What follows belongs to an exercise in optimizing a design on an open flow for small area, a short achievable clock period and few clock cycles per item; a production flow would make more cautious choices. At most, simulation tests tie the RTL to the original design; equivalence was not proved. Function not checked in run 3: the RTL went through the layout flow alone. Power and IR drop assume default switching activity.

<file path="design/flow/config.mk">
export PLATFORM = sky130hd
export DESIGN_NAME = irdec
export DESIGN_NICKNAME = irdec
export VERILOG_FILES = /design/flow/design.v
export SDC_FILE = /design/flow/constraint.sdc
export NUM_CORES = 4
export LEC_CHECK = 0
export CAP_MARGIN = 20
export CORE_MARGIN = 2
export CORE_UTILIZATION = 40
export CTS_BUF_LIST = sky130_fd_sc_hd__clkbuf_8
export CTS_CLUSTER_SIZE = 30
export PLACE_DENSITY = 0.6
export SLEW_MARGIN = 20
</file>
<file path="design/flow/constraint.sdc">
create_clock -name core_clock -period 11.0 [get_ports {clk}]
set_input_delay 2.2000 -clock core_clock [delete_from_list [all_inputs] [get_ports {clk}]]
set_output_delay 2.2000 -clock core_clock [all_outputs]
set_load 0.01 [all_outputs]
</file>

┄┄┄┄┄┄┄┄┄┄

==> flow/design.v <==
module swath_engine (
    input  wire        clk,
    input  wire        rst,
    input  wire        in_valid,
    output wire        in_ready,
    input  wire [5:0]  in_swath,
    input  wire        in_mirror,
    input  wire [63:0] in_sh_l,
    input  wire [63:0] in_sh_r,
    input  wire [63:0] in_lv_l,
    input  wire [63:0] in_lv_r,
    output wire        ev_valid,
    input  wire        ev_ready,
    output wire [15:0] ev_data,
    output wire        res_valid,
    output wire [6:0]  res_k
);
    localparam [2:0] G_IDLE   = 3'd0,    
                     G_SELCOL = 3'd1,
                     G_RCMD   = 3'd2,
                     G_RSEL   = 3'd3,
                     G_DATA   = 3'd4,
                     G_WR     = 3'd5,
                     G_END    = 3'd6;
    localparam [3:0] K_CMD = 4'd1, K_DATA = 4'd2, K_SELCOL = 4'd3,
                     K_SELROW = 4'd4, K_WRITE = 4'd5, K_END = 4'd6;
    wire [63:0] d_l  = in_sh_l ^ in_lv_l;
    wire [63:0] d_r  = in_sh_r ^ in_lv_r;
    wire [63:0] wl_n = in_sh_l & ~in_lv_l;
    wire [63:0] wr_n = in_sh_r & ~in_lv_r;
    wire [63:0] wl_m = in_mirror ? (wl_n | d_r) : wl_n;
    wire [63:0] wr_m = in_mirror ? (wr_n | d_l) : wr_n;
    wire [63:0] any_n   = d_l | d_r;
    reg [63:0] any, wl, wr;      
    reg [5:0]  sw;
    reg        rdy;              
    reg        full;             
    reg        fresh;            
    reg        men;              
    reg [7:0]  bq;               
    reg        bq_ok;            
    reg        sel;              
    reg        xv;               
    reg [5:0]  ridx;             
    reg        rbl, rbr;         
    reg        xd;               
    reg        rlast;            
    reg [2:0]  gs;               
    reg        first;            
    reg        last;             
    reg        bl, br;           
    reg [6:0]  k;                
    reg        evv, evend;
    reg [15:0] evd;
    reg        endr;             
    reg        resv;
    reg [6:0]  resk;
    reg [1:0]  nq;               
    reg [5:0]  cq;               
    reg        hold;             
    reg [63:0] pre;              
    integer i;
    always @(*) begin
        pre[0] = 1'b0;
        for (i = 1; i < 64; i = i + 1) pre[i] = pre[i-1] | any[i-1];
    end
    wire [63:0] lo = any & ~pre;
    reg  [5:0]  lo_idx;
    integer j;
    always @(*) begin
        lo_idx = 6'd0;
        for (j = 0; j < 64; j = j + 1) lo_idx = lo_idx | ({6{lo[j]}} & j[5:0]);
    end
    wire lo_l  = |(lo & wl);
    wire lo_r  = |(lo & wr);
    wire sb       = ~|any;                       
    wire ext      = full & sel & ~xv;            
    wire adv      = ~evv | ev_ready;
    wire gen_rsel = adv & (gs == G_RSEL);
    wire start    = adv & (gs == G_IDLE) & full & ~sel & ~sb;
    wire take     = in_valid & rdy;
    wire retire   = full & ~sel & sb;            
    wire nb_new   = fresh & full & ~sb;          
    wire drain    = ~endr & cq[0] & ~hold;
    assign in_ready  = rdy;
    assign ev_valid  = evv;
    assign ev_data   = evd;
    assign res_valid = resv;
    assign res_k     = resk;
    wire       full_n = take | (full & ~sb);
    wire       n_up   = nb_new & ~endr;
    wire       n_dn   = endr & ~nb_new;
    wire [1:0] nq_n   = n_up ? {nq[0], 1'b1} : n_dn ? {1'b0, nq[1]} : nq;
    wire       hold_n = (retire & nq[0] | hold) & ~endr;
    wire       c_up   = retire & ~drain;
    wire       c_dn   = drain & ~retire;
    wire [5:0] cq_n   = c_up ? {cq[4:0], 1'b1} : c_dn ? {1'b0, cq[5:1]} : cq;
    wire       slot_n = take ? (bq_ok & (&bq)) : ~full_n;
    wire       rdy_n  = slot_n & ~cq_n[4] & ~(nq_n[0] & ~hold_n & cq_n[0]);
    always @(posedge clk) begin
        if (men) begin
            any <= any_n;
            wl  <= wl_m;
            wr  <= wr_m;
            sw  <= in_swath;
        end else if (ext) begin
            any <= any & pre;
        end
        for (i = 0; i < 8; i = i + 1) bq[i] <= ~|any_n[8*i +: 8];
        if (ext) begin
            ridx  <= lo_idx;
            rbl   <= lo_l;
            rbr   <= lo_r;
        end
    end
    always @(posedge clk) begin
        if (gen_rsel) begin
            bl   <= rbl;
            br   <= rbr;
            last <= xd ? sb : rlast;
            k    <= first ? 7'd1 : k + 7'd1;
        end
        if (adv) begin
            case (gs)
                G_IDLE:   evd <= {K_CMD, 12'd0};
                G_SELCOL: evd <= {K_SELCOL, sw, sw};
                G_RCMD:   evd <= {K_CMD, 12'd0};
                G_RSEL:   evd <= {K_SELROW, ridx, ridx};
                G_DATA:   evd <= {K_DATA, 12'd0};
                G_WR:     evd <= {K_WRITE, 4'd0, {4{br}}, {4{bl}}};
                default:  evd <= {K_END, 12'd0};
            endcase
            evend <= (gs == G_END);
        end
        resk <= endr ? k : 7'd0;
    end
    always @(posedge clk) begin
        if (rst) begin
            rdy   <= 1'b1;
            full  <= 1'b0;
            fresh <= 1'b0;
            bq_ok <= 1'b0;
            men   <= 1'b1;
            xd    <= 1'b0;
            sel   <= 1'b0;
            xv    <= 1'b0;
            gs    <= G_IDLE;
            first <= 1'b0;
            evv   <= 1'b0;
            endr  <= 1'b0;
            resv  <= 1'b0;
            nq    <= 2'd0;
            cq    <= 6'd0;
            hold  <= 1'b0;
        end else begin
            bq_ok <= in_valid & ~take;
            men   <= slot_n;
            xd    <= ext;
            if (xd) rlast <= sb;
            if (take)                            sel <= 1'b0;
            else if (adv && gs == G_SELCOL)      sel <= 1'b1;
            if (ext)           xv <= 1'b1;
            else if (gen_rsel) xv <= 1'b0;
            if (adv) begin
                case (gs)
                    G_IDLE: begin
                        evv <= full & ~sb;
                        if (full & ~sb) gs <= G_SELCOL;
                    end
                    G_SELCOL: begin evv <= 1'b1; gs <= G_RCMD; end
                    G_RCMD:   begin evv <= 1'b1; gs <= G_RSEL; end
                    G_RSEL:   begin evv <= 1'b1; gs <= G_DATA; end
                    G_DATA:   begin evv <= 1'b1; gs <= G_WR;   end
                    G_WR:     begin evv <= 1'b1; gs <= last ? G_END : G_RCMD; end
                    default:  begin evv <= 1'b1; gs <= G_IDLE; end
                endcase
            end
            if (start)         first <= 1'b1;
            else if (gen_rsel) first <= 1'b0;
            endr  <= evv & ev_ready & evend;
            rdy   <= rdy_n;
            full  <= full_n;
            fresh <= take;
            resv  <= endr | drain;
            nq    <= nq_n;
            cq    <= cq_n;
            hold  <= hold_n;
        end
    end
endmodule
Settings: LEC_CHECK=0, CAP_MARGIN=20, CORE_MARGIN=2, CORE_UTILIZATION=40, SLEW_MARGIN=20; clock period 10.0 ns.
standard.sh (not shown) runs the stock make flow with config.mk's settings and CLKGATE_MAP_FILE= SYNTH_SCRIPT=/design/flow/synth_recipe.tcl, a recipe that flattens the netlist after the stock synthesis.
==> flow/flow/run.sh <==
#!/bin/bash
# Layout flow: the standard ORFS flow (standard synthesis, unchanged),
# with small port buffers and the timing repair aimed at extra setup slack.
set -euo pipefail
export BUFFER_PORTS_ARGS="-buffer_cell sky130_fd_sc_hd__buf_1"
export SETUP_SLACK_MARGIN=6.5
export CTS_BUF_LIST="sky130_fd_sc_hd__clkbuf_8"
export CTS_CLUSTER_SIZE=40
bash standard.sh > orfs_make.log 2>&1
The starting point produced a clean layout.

┄┄┄┄┄┄┄┄┄┄

Find and copy every line in the entries above where the string "drain" occurs.

> REPLY
    wire drain    = ~endr & cq[0] & ~hold;
    wire       c_up   = retire & ~drain;
    wire       c_dn   = drain & ~retire;
            resv  <= endr | drain;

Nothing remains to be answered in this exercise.